Handhaving of juist niet: wat is het meest evenredig?

Bij het opleggen van bestuurlijke boetes hanteren bestuursrechters ten aanzien van de beginselplicht tot handhaving al jaren dezelfde lijn — tot de Rechtbank Oost-Brabant in maart 2021 een nuancering aanbracht. In casu betoogde appellant dat altijd van handhavend optreden zou moeten worden afgezien, wanneer sprake is van concreet zicht op legalisatie. Daar ging de rechtbank niet in mee. Handhavend optreden is en blijft een bevoegdheid, waardoor er — zelfs in geval van concreet zicht op legalisatie — geen sprake is van een verplichting om overtredingen door de vingers te zien. Ook wanneer sprake is van concreet zicht op legalisatie, dient het bestuursorgaan dus na te gaan of het achterwege laten van handhaving in dat specifieke geval evenredig is.
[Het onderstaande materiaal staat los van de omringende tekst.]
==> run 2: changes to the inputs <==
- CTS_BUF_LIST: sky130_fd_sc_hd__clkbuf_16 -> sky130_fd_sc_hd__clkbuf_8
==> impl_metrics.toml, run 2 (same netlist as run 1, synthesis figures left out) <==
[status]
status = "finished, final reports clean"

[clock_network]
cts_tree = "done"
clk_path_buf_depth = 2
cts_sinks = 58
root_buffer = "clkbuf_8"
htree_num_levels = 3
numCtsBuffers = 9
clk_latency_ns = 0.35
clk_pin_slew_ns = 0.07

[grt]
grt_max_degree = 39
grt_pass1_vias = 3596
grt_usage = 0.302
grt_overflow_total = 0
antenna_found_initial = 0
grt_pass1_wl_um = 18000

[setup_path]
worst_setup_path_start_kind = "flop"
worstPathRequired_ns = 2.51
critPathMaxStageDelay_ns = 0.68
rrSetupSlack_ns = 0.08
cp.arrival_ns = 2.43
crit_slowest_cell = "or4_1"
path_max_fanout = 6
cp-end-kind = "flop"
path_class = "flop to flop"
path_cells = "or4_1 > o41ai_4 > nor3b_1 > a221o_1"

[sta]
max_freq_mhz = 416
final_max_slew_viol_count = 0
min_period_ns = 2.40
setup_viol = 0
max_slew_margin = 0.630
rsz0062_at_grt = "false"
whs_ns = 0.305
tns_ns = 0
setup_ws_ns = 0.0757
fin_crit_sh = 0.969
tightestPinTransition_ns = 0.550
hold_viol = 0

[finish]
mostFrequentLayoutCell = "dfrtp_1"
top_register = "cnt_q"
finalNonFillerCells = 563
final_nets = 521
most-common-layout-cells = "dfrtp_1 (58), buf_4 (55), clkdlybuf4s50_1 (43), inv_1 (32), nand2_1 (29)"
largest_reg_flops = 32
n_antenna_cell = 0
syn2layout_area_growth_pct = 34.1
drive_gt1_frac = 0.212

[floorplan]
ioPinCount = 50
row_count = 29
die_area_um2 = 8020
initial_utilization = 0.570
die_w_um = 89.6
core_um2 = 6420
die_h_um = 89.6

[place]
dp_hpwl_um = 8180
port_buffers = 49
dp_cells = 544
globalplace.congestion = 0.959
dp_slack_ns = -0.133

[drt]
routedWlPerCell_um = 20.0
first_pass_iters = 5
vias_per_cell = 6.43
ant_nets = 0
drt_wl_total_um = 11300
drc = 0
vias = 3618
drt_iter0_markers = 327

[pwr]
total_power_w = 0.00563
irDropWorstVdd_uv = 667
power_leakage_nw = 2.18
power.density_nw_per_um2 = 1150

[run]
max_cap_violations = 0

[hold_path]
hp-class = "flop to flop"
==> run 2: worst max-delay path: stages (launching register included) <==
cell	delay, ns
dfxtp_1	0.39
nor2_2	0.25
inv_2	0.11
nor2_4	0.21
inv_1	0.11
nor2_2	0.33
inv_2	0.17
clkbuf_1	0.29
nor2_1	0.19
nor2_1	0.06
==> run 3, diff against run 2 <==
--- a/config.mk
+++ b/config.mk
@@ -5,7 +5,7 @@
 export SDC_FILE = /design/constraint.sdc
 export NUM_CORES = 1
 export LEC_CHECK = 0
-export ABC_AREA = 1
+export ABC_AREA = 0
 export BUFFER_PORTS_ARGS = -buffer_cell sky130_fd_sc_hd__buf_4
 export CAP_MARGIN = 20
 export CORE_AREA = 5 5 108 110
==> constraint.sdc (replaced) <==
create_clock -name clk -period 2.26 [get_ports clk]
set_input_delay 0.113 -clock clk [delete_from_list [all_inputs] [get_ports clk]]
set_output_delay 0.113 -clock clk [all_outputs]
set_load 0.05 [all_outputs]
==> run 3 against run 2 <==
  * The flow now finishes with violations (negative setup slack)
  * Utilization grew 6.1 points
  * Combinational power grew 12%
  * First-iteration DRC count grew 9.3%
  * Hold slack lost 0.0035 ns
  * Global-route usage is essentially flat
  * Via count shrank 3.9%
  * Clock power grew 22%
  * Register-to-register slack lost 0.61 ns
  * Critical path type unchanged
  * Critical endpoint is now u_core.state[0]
### src/rtl/prog_loader.sv
`default_nettype none
// ============================================================================
// Module      : prog_loader
// Description : Boot/program loader. Streams valid/ready words into the
//               instruction or data memory at consecutive addresses from a
//               latched base, holds the CPU in reset while loading and
//               releases it a fixed number of cycles after the last write.
// Revision    : 1.0 - initial release
// ============================================================================
module prog_loader #(
    parameter int DATA_W      = 32,
    parameter int ADDR_W      = 10,
    parameter int RELEASE_DLY = 4
) (
    input  logic              clk,
    input  logic              rst,
    input  logic              start,
    input  logic              target_sel,
    input  logic [ADDR_W-1:0] base_addr,
    input  logic [ADDR_W:0]   word_count,
    input  logic              abort,
    input  logic              in_valid,
    input  logic [DATA_W-1:0] in_data,
    output logic              in_ready,
    output logic [ADDR_W-1:0] mem_addr,
    output logic [DATA_W-1:0] mem_data,
    output logic              mem_we_instr,
    output logic              mem_we_data,
    output logic              cpu_rst,
    output logic              busy,
    output logic              done,
    output logic              error,
    output logic [ADDR_W:0]   words_loaded
);

    localparam int c_DLY_W = (RELEASE_DLY > 1) ? $clog2(RELEASE_DLY) : 1;
    localparam logic [c_DLY_W-1:0] c_DLY_LOAD = c_DLY_W'(RELEASE_DLY - 1);
    // Two extra bits so base+count itself can never wrap before comparison.
    localparam int c_SUM_W = ADDR_W + 2;
    localparam logic [c_SUM_W-1:0] c_MEM_DEPTH = {2'b01, {ADDR_W{1'b0}}};

    typedef enum logic [1:0] {
        S_IDLE    = 2'd0,
        S_LOAD    = 2'd1,
        S_HOLD    = 2'd2,
        S_RELEASE = 2'd3
    } state_t;

    state_t              r_state;
    logic [ADDR_W-1:0]   r_base;
    logic [ADDR_W:0]     r_count;
    logic                r_target;
    logic [c_DLY_W-1:0]  r_dly;
    logic [ADDR_W-1:0]   r_mem_addr;
    logic [DATA_W-1:0]   r_mem_data;
    logic                r_we_instr;
    logic                r_we_data;
    logic                r_cpu_rst;
    logic                r_done;
    logic                r_error;
    logic [ADDR_W:0]     r_words_loaded;

    logic [c_SUM_W-1:0]  w_end;
    logic                w_start_ok;
    logic                w_accept;
    logic                w_last;
    logic [ADDR_W:0]     w_last_idx;

    // Start request is legal only for a non-empty load that fits in memory.
    assign w_end      = c_SUM_W'(base_addr) + c_SUM_W'(word_count);
    assign w_start_ok = (word_count != '0) && (w_end <= c_MEM_DEPTH);

    assign in_ready   = (r_state == S_LOAD);
    assign w_accept   = in_valid && in_ready;
    assign w_last_idx = r_count - 1'b1;
    assign w_last     = (r_words_loaded == w_last_idx);

    assign mem_addr     = r_mem_addr;
    assign mem_data     = r_mem_data;
    assign mem_we_instr = r_we_instr;
    assign mem_we_data  = r_we_data;
    assign cpu_rst      = r_cpu_rst;
    assign busy         = (r_state != S_IDLE);
    assign done         = r_done;
    assign error        = r_error;
    assign words_loaded = r_words_loaded;

    // Loader sequencer: start checks, beat writes, release delay and abort.
    always_ff @(posedge clk) begin
        if (rst) begin
            r_state        <= S_IDLE;
            r_base         <= '0;
            r_count        <= '0;
            r_target       <= 1'b0;
            r_dly          <= '0;
            r_mem_addr     <= '0;
            r_mem_data     <= '0;
            r_we_instr     <= 1'b0;
            r_we_data      <= 1'b0;
            r_cpu_rst      <= 1'b1;
            r_done         <= 1'b0;
            r_error        <= 1'b0;
            r_words_loaded <= '0;
        end else begin
            // Strobes and done are single-cycle pulses.
            r_we_instr <= 1'b0;
            r_we_data  <= 1'b0;
            r_done     <= 1'b0;
            case (r_state)
                S_IDLE: begin
                    if (start) begin
                        r_base         <= base_addr;
                        r_count        <= word_count;
                        r_target       <= target_sel;
                        r_words_loaded <= '0;
                        r_cpu_rst      <= 1'b1;
                        if (w_start_ok) begin
                            r_error <= 1'b0;
                            r_state <= S_LOAD;
                        end else begin
                            r_error <= 1'b1;
                        end
                    end
                end
                S_LOAD: begin
                    if (abort) begin
                        // A beat offered in the abort cycle is dropped.
                        r_error <= 1'b1;
                        r_state <= S_IDLE;
                    end else if (w_accept) begin
                        r_mem_addr     <= r_base + r_words_loaded[ADDR_W-1:0];
                        r_mem_data     <= in_data;
                        r_we_instr     <= ~r_target;
                        r_we_data      <= r_target;
                        r_words_loaded <= r_words_loaded + 1'b1;
                        if (w_last) begin
                            r_dly   <= c_DLY_LOAD;
                            r_state <= S_HOLD;
                        end
                    end
                end
                S_HOLD: begin
                    if (abort) begin
                        r_error <= 1'b1;
                        r_state <= S_IDLE;
                    end else if (r_dly == '0) begin
                        r_done    <= 1'b1;
                        r_cpu_rst <= 1'b0;
                        r_state   <= S_RELEASE;
                    end else begin
                        r_dly <= r_dly - 1'b1;
                    end
                end
                S_RELEASE: begin
                    r_state <= S_IDLE;
                end
                default: begin
                    r_state <= S_IDLE;
                end
            endcase
        end
    end

endmodule
`default_nettype wire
Deze uitspraak leek in eerste instantie niks toe te voegen aan de bestendige jurisprudentielijn. De vraag leek vooral gerechtvaardigd of de rechtbank niet (onterecht) een extra drempel had opgeworpen voor het aannemen van een uitzondering op de beginselplicht tot handhaving. Dit laatste blijkt niet het geval.